Recently, a friend in my networks made the cut and will count as part of the less than 1 percent of recruits to join Andela’s latest cohort. He is in his last semester of school and now burdened with the heavy decision on whether to quit college and embark on the practical education of Andela or stay and get his degree. The clash of two parallel systems of education.
Andela was cofounded by the team of Jeremy Johnson, Iyinoluwa Aboyeji, Ian Carnevale and Christina Sass in 2014 and currently has a presence in the US, Lagos, Nigeria and Nairobi, Kenya and most recently Uganda. The start-up was founded on the premise of developing the untapped potential of Africa’s tech developers through bridging the gap between the tech sector in Africa and the US.
How it works
Andela pays students to learn computer programming while working on real-life projects with existing companies.
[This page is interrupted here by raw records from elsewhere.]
[config.mk]
export PLATFORM = sky130hd
export DESIGN_NAME = prefetch_cache
export DESIGN_NICKNAME = d
export VERILOG_FILES = /design/src/logic/prefetch_cache_pkg.sv /design/src/logic/prefetch_cache.sv /design/src/logic/bound_counter.sv /design/src/logic/skid_buffer.sv
export SDC_FILE = /design/constraint.sdc
export NUM_CORES = 2
export LEC_CHECK = 0
export BUFFER_PORTS_ARGS = -buffer_cell sky130_fd_sc_hd__buf_2
export CAP_MARGIN = 20
export CELL_PAD_IN_SITES_DETAIL_PLACEMENT = 1
export CELL_PAD_IN_SITES_GLOBAL_PLACEMENT = 2
export CORE_ASPECT_RATIO = 1.1
export CORE_MARGIN = 1.5
export CORE_UTILIZATION = 30
export DETAILED_ROUTE_END_ITERATION = 8
export PLACE_DENSITY = 0.65
export SYNTH_ARGS = -nofsm -noshare
export SYNTH_HDL_FRONTEND = slang
export SYNTH_SLANG_ARGS = --single-unit
[constraint.sdc]
create_clock -name mclk -period 12.9 [get_ports mclk]
set_input_delay 0.645 -clock mclk [delete_from_list [all_inputs] [get_ports mclk]]
set_output_delay 0.645 -clock mclk [all_outputs]
set_load 0.01 [all_outputs]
Additionally, they provide some of the best developers as mentors while housing the students (all expenses paid).
The company gives its young developers the experience of working with multinationals; the likes of Microsoft, Google, and Udacity who contract Andela for jobs. The program takes four years of full dedication and at the end, the best participants are offered jobs while those that don’t make it are given an attractive severance package to go start their own venture.
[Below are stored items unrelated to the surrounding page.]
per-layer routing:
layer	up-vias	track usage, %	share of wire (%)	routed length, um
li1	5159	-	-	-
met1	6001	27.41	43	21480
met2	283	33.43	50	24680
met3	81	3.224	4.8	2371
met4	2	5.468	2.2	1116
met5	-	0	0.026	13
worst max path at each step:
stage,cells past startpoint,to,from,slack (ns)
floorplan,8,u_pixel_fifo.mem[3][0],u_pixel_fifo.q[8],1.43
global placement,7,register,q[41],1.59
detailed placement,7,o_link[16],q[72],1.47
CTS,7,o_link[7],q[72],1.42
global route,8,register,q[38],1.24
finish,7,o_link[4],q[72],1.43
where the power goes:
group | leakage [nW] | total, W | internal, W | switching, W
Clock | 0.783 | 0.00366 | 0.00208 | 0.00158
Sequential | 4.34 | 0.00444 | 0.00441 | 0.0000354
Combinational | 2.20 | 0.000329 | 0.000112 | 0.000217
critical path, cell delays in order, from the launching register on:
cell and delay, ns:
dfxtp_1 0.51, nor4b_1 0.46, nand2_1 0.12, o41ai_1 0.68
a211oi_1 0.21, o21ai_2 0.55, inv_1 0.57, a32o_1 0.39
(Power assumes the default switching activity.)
Needless to say, as a result, the competition is as stiff as it comes; everyone wants in but there is only a square foot hole as the entrance. According to Andela cofounder and CEO Jeremy Johnson, the startup/school takes less than 1 percent of applicants. As the awareness of the program grows I reckon the competition will only get stiffer.
The recruitment process is comprehensive, grueling and comes in four steps; testing both technical and soft skills.
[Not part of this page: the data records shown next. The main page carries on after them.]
## config.mk

```make
export PLATFORM = sky130hd
export DESIGN_NAME = gler_top
export DESIGN_NICKNAME = d
export VERILOG_FILES = /design/src/gler_pkg.sv /design/src/gler_pin_route.sv /design/src/gler_top.sv
export SDC_FILE = /design/constraint.sdc
export NUM_CORES = 1
export LEC_CHECK = 0
export BUFFER_PORTS_ARGS = -buffer_cell sky130_fd_sc_hd__buf_2
export CORE_ASPECT_RATIO = 0.75
export CORE_MARGIN = 2
export CORE_UTILIZATION = 55
export CTS_CLUSTER_SIZE = 10
export DETAILED_ROUTE_END_ITERATION = 12
export PLACE_DENSITY = 0.86
export SYNTH_ARGS = -nofsm -noshare
export SYNTH_HDL_FRONTEND = slang
export SYNTH_SLANG_ARGS = --single-unit
```

## constraint.sdc

```tcl
create_clock -name clock -period 2.95 [get_ports clock]
set_input_delay 0.885 -clock clock [delete_from_list [all_inputs] [get_ports clock]]
set_output_delay 0.885 -clock clock [all_outputs]
set_load 0.02 [all_outputs]
```

## src/gler_pkg.sv

```systemverilog
// Purpose: shared constants and carriers for the low pin event router
// Assumes: one 32-bit route register at a fixed register-port offset
// Notes: four bits per pin, pin n owns bits 4n+3 down to 4n
package gler_pkg;

	// ----------------------------------------
	// register map
	// ----------------------------------------
	localparam int GLER_ADDR_W = 8;
	localparam int GLER_DATA_W = 32;
	localparam logic [GLER_ADDR_W-1:0] GLER_ROUTE_OFS = 8'he0;
	localparam logic [GLER_DATA_W-1:0] GLER_ROUTE_RST = 32'h0000_0000;
	localparam logic [GLER_DATA_W-1:0] GLER_READ_ZERO = 32'h0000_0000;

	// ----------------------------------------
	// per-pin field layout
	// ----------------------------------------
	localparam int GLER_PINS = 8;
	localparam int GLER_FIELD_W = 8;
	localparam int GLER_SLOT_W = 4;
	localparam int GLER_POS_W = 3;
	localparam int GLER_GRP_BIT = 3;
	localparam logic GLER_GRP_INT = 1'b0;
	localparam logic GLER_GRP_PME = 1'b1;
	localparam logic [GLER_FIELD_W-1:0] GLER_ONE_HOT0 = 8'h01;
	localparam logic [GLER_FIELD_W-1:0] GLER_FIELD_ZERO = 8'h00;

	// register-port request
	typedef struct packed {
		logic [GLER_ADDR_W-1:0] addr;
		logic wr;
		logic rd;
		logic [GLER_DATA_W-1:0] wdata;
	} gler_reg_req_t;

	// the two output fields towards the mapper
	typedef struct packed {
		logic [GLER_FIELD_W-1:0] power_wake_event_field;
		logic [GLER_FIELD_W-1:0] int_field;
	} gler_fields_t;

endpackage

```

## src/gler_pin_route.sv

```systemverilog
// Purpose: steer one pin's event to one bit of one output field
// Assumes: event and selects are on the register clock
// Notes: purely combinational; the top registers the merged result
`timescale 1ns/1ps
`default_nettype none
module gler_pin_route
	import gler_pkg::*;
(
	input wire logic pin_event,
	input wire logic group_select,
	input wire logic [gler_pkg::GLER_POS_W-1:0] bit_select,
	output logic [gler_pkg::GLER_FIELD_W-1:0] int_vec,
	output logic [gler_pkg::GLER_FIELD_W-1:0] pme_vec
);

	// ----------------------------------------
	// decode
	// ----------------------------------------
	wire [GLER_FIELD_W-1:0] hot = pin_event ? (GLER_ONE_HOT0 << bit_select) : GLER_FIELD_ZERO;
	wire to_pme = (group_select == GLER_GRP_PME);

	// only one of the two fields ever sees this pin
	assign int_vec = to_pme ? GLER_FIELD_ZERO : hot;
	assign pme_vec = to_pme ? hot : GLER_FIELD_ZERO;

endmodule // gler_pin_route
`default_nettype wire

```

## src/gler_top.sv

```systemverilog
// Purpose: route events of pins 0..7 into the interrupt or wake field
// Assumes: register port and event inputs share the one clock
// Notes: outputs lag events by one clock; reads answer one clock later
`timescale 1ns/1ps
`default_nettype none
// How it works
// group bit 0 interrupt field, 1 wake field
// three-bit value n selects field bit n
// pin 7 fields at bit 31, 30:28
// pin 6 fields at bit 27, 26:24
// pin 5 fields at bit 23, 22:20
// pin 4 fields at bit 19, 18:16
// pin 3 fields at bit 15, 14:12
// pin 2 fields at bit 11, 10:8
// pin 1 fields at bit 7, 6:4
// pin 0 fields at bit 3, 2:0
// shared destination bits OR the events together
// reset clears all selects to zero
module gler_top
	import gler_pkg::*;
(
	input wire logic clock,
	input wire logic arst_n,
	input wire gler_pkg::gler_reg_req_t reg_req,
	output logic [gler_pkg::GLER_DATA_W-1:0] reg_rdata,
	input wire logic [gler_pkg::GLER_PINS-1:0] pin_event,
	output gler_pkg::gler_fields_t fields
);
	import gler_pkg::*;

	logic [GLER_DATA_W-1:0] route_reg;
	logic [GLER_DATA_W-1:0] route_next;
	logic [GLER_DATA_W-1:0] rdata_reg;
	logic [GLER_DATA_W-1:0] rdata_next;
	gler_fields_t fields_reg;
	gler_fields_t fields_next;
	logic [GLER_FIELD_W-1:0] int_part [GLER_PINS];
	logic [GLER_FIELD_W-1:0] pme_part [GLER_PINS];

	// ----------------------------------------
	// register port decode
	// ----------------------------------------
	// only the exact offset is mapped; other writes are dropped silently
	wire hit = (reg_req.addr == GLER_ROUTE_OFS);
	wire wr_hit = reg_req.wr && hit;
	wire rd_hit = reg_req.rd && hit;

	assign route_next = wr_hit ? reg_req.wdata : route_reg;
	// unmapped reads answer zero so software sees a defined value
	assign rdata_next = rd_hit ? route_reg : (reg_req.rd ? GLER_READ_ZERO : rdata_reg);

	// route register and read data
	always_ff @(posedge clock or negedge arst_n) begin
		if (!arst_n) begin
			route_reg <= GLER_ROUTE_RST;
			rdata_reg <= GLER_READ_ZERO;
		end else begin
			route_reg <= route_next;
			rdata_reg <= rdata_next;
		end
	end

	assign reg_rdata = rdata_reg;

	// ----------------------------------------
	// per-pin steering
	// ----------------------------------------
	// pin n owns the nibble at 4n: group bit on top, position below
	for (genvar p = 0; p < GLER_PINS; p++) begin : g_pin
		gler_pin_route u_route (
			.pin_event(pin_event[p]),
			.group_select(route_reg[p*GLER_SLOT_W+GLER_GRP_BIT]),
			.bit_select(route_reg[p*GLER_SLOT_W +: GLER_POS_W]),
			.int_vec(int_part[p]),
			.pme_vec(pme_part[p])
		);
	end

	// merge all pins; a plain OR keeps pins on a shared bit from masking each other
	always_comb begin
		fields_next.int_field = GLER_FIELD_ZERO;
		fields_next.power_wake_event_field = GLER_FIELD_ZERO;
		for (int p = 0; p < GLER_PINS; p++) begin
			fields_next.int_field = fields_next.int_field | int_part[p];
			fields_next.power_wake_event_field = fields_next.power_wake_event_field | pme_part[p];
		end
	end

	// registered fields, so the mapper sees glitch-free levels
	always_ff @(posedge clock or negedge arst_n) begin
		if (!arst_n) begin
			fields_reg <= '0;
		end else begin
			fields_reg <= fields_next;
		end
	end

	assign fields = fields_reg;

	// ----------------------------------------
	// checks
	// ----------------------------------------
	logic seen_clock_reg;

	// marks the first clock after reset release
	always_ff @(posedge clock or negedge arst_n) begin
		if (!arst_n) begin
			seen_clock_reg <= 1'b0;
		end else begin
			seen_clock_reg <= 1'b1;
		end
	end

	property p_pin0_int;
		@(posedge clock) disable iff (!arst_n)
		(pin_event == 8'h01 && route_reg[3] == GLER_GRP_INT)
		|=> (fields.int_field == (GLER_ONE_HOT0 << $past(route_reg[2:0])))
		&& (fields.power_wake_event_field == GLER_FIELD_ZERO);
	endproperty
	a_pin0_int: assert property (p_pin0_int) else $error("pin 0 missed its interrupt bit");

	property p_pin7_pme;
		@(posedge clock) disable iff (!arst_n)
		(pin_event == 8'h80 && route_reg[31] == GLER_GRP_PME)
		|=> (fields.power_wake_event_field == (GLER_ONE_HOT0 << $past(route_reg[30:28])))
		&& (fields.int_field == GLER_FIELD_ZERO);
	endproperty
	a_pin7_pme: assert property (p_pin7_pme) else $error("pin 7 missed its wake bit");

	property p_pin6_pos;
		@(posedge clock) disable iff (!arst_n)
		(pin_event == 8'h40 && route_reg[27] == GLER_GRP_INT)
		|=> fields.int_field == (GLER_ONE_HOT0 << $past(route_reg[26:24]));
	endproperty
	a_pin6_pos: assert property (p_pin6_pos) else $error("pin 6 landed on wrong bit");

	property p_pin5_pme;
		@(posedge clock) disable iff (!arst_n)
		(pin_event == 8'h20 && route_reg[23] == GLER_GRP_PME)
		|=> (fields.power_wake_event_field == (GLER_ONE_HOT0 << $past(route_reg[22:20])))
		&& (fields.int_field == GLER_FIELD_ZERO);
	endproperty
	a_pin5_pme: assert property (p_pin5_pme) else $error("pin 5 missed its wake bit");

	property p_pin4_int;
		@(posedge clock) disable iff (!arst_n)
		(pin_event == 8'h10 && route_reg[19] == GLER_GRP_INT)
		|=> (fields.int_field == (GLER_ONE_HOT0 << $past(route_reg[18:16])))
		&& (fields.power_wake_event_field == GLER_FIELD_ZERO);
	endproperty
	a_pin4_int: assert property (p_pin4_int) else $error("pin 4 missed its int bit");

	property p_pin3_pos;
		@(posedge clock) disable iff (!arst_n)
		(pin_event == 8'h08 && route_reg[15] == GLER_GRP_PME)
		|=> fields.power_wake_event_field == (GLER_ONE_HOT0 << $past(route_reg[14:12]));
	endproperty
	a_pin3_pos: assert property (p_pin3_pos) else $error("pin 3 landed on wrong bit");

	property p_pin2_pos;
		@(posedge clock) disable iff (!arst_n)
		(pin_event == 8'h04 && route_reg[11] == GLER_GRP_INT)
		|=> fields.int_field == (GLER_ONE_HOT0 << $past(route_reg[10:8]));
	endproperty
	a_pin2_pos: assert property (p_pin2_pos) else $error("pin 2 landed on wrong bit");

	property p_pin1_pos;
		@(posedge clock) disable iff (!arst_n)
		(pin_event == 8'h02 && route_reg[7] == GLER_GRP_PME)
		|=> fields.power_wake_event_field == (GLER_ONE_HOT0 << $past(route_reg[6:4]));
	endproperty
	a_pin1_pos: assert property (p_pin1_pos) else $error("pin 1 landed on wrong bit");

	property p_group_split;
		@(posedge clock) disable iff (!arst_n)
		(pin_event == 8'h08 && route_reg[15] == GLER_GRP_PME)
		|=> fields.int_field == GLER_FIELD_ZERO;
	endproperty
	a_group_split: assert property (p_group_split) else $error("wake pin leaked to interrupt");

	property p_quiet;
		@(posedge clock) disable iff (!arst_n)
		(pin_event == 8'h00) |=> (fields == '0);
	endproperty
	a_quiet: assert property (p_quiet) else $error("field bit set without an event");

	property p_shared_or;
		@(posedge clock) disable iff (!arst_n)
		(pin_event[0] && pin_event[1] && route_reg[7:4] == route_reg[3:0]
			&& route_reg[3] == GLER_GRP_INT)
		|=> fields.int_field[$past(route_reg[2:0])];
	endproperty
	a_shared_or: assert property (p_shared_or) else $error("shared bit lost an event");

	property p_reset_clear;
		@(posedge clock) disable iff (!arst_n)
		!seen_clock_reg |-> (route_reg == GLER_ROUTE_RST);
	endproperty
	a_reset_clear: assert property (p_reset_clear) else $error("route not cleared by reset");

	property p_write_read;
		@(posedge clock) disable iff (!arst_n)
		(wr_hit && !reg_req.rd) ##1 (rd_hit && !reg_req.wr)
		|=> reg_rdata == $past(reg_req.wdata, 2);
	endproperty
	a_write_read: assert property (p_write_read) else $error("readback differs from write");

	property p_pin0_pos;
		@(posedge clock) disable iff (!arst_n)
		(pin_event == 8'h01 && route_reg[3:0] == 4'h7) |=> fields.int_field == 8'h80;
	endproperty
	a_pin0_pos: assert property (p_pin0_pos) else $error("position seven not decoded");

	property p_unmapped;
		@(posedge clock) disable iff (!arst_n)
		(reg_req.rd && !hit) |=> reg_rdata == GLER_READ_ZERO;
	endproperty
	a_unmapped: assert property (p_unmapped) else $error("unmapped read not zero");

	c_int_route: cover property (@(posedge clock) disable iff (!arst_n)
		fields.int_field != GLER_FIELD_ZERO);
	c_pme_route: cover property (@(posedge clock) disable iff (!arst_n)
		fields.power_wake_event_field != GLER_FIELD_ZERO);
	c_write_then_event: cover property (@(posedge clock) disable iff (!arst_n)
		wr_hit ##1 (pin_event != 8'h00) ##1 (fields != '0));
	// back-to-back write then read of the route word
	c_back_to_back: cover property (@(posedge clock) disable iff (!arst_n)
		wr_hit ##1 rd_hit);

endmodule // gler_top
`default_nettype wire

```

==> flow_summary.ini <==
[global_route]
grt_max_degree = 81
grt_pass1_wl_mm = 18.6
first_global_vias = 3413
antenna_found_initial = 1
grt.overflow.total = 0
grtUsageTotal_pct = 30.9

[final_layout]
mostFrequentLayoutCells = buf_2, dfrtp_1, a22o_1
layout-drive-gt1-share_pct = 33.6
diodes = 0
multi_input_area_um2 = 1900
fin_nets = 504
area_delta_synth_final_pct = 18.7
fin_util_pct = 68.8
seq_area_um2 = 2000
layout_commonest_cell = buf_2
fillers = 563

[setup_path]
slowest_stage = or4_4
rrSetupSlack_ns = 1.13
slowest_delay_ns = 0.56
cp.arrival_ns = 2.48
timing.rr.start = route_reg[17]
start_kind = primary input
worstPathCellList = buf_2 > or4_4 > nor2_2 > nand2_2 > buf_4 > mux2_1
r2r-end = fields[8]
crit_path_end_kind = register
cp_max_fo = 32
setup.worst_path.class = primary input to register
worstPathRequired_ns = 3.19
r2r.worst_path.cells = 4

[clocking]
cts_tree = done
hold_buffers = 0
root_buffer = clkbuf_8
clock_latency_ns = 0.36
cts_buffers = 9
cts_setup_buffers = 0
clk_pin_slew_ns = 0.08
clock-sinks = 80
htreeDepth = 3
cts_resized = 0
clk_path_buf_depth = 2

[synth]
syn-mean-instance-area_um2 = 11.1
synthesis.nets = 415
yosysSeqAreaShare_pct = 49.6
synth_ff_type = dfrtp_1
synth_edf_count = 0
synth_area_um2 = 4030
synth_seq_cells = 80
netlist_instances = 363
yosys_warnings = 0
synth_cell_types = 46
synthArstFlopShare_pct = 100

[run]
drv_cap = 0

[sta]
finalHoldViolations = 0
clock_skew_ns = 0.0108
timing.setup.tns_ns = 0
min_period_ns = 2.24
setup_slack_ns = 0.712
rsz0062_at_grt = false
holdWs_ns = 0.510
drv_slew = 0
max_freq_mhz = 447
slew_headroom_pct = 35.2
worst_pin_slew_ns = 0.972
period_share_pct = 75.9
setup_viol = 0

[power]
p_total_mw = 2.31
power_density_nw_per_um2 = 482
ir_drop_mv = 0.329
power_leakage_nw = 2.44

[route]
num_vias = 3483
drc = 0
drt_iter0_drc = 314
wire_per_inst_um = 21.2
drt_first_pass_iters = 5
viasPerCell = 6.29
routed_wl_mm = 11.8
final_antenna_net_count = 0

[die]
die-area_um2 = 8040
ios = 100
chipWidth_um = 103
core_um2 = 6960
die_h_um = 78.2
rows = 26
initial_core_util_pct = 57.9

[hold_path]
holdPathStages = 1
holdCritStartpoint = reg_rdata[21]
worstHoldEndpoint = reg_rdata[21]
min_path_type = register to register

[place]
portBuffers = 99
place_hpwl_mm = 8.51
place.gp.congestion = 1.02
pre_cts_slack_ns = 0.390

[run_status]
status = finished, final reports clean
## cell usage after synthesis, types with 4 or more instances
| library cell | number | area [um^2] |
|---|---|---|
| a21oi_1 | 7 | 35.0 |
| nor3_1 | 12 | 60.1 |
| nand4_1 | 4 | 25.0 |
| inv_1 | 4 | 15.0 |
| nand3_1 | 10 | 50.1 |
| nor2_1 | 27 | 101 |
| nand2_1 | 16 | 60.1 |
| a22o_1 | 32 | 280 |
| mux2_4 | 30 | 450 |
| a22oi_1 | 4 | 30.0 |
| nor3b_1 | 6 | 45.0 |
| buf_2 | 4 | 20.0 |
| o22ai_1 | 22 | 138 |
| nand2b_1 | 18 | 113 |
| nor2b_1 | 7 | 43.8 |
| dfrtp_1 | 80 | 2000 |
| a211oi_1 | 4 | 30.0 |
| a31oi_1 | 5 | 31.3 |
| nand3b_1 | 12 | 90.1 |
| clkbuf_1 | 18 | 67.6 |
## kinds of logic (layout without fill, tap and decap cells)
kind of cell	Yosys count	after routing	synth area share [%]
multiplexers	32	32	11.7
flip-flops	80	80	49.6
AND/OR/NAND/NOR	132	132	18.4
buffers and inverters	29	122	3.38
AO/OA/AOI/OAI	90	90	16.9
## layer usage
metal	global-route usage (%)	up-vias	part of all wire [%]	wire length, um
met4	9.08	0	2.2	264
met1	43.8	1711	45	5260
li1	-	1540	-	-
met5	0	-	0	0
met2	45.6	205	44	5140
met3	9.62	27	9.4	1110
## report_power, final
part	internal (mW)	leakage (nW)	switching, mW
sequential	1.13	1.10	0.0515
combinational	0.0974	1.23	0.131
clock	0.517	0.112	0.384
total	1.74	2.44	0.566
## worst max-delay path: cells and delay by family
family	cells	cell delay, ns
simple gates	3	0.77
buf+inv	2	0.42
mux	1	0.39
## through the flow
stage,cells,instance area (um^2)
2_1_floorplan,363,4030
3_5_place_dp,539,4570
6_report,554,4790
3_3_place_gp,539,4570
4_1_cts,554,4790
5_1_grt,554,4790
## final cells by class
cell class	count	area share, %
Clock buffer	12	3.24
Inverter	4	0.314
Clock inverter	3	1.36
Timing Repair Buffer	103	11.0
Sequential cell	80	41.8
Tap cell	98	2.56
Multi-Input combinational cell	254	39.7
## how the worst max path moves through the flow
stage          slack (ns)         from       endpoint  cells past startpoint
2_1_floorplan        0.76  reg_req[35]  route_reg[10]                      5
3_3_place_gp         0.45  reg_req[35]   route_reg[0]                      6
3_5_place_dp         0.39  reg_req[35]   route_reg[0]                      6
4_1_cts              0.73  reg_req[35]   route_reg[0]                      6
5_1_grt              0.71  reg_req[35]   route_reg[0]                      6
6_report             0.71  reg_req[35]   route_reg[1]                      6
No activity file was read; power rests on OpenSTA's default activity.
This part of the process is entirely online where applicants express their interest and motivations for joining the program. The process also tests personality and values to evaluate fit for the program.
Andela provides aspiring developers learning materials on software development that can be downloaded for offline use. Afterwards, mastery of the course materials is tested with applicants having to use the learnt skills to build projects. The people who build the best projects move on to the next stage.
This is where it gets interesting, successful applicants are invited to the Andela office for a face to face interview session with the Andela fraternity. From my conversations with former applicants, I’ve discovered that the questions in the interview can be far from technical. They test personality, the ability to work with others, how you think etc.; it is no surprise that even the most technically gifted people don’t always make the cut.
The final step takes it a notch higher with a sprint-like and intense development session that lasts for two weeks. The first week involves home learning and the second is a camp where applicants go to the Andela site and develop real products.
The tertiary education system in Kenya has been facing increasing criticism over the years for producing half-baked graduates. However, in the world of self-learning, connectivity and globalisation, startups like Andela are changing the landscape by shifting focus from papers to skills.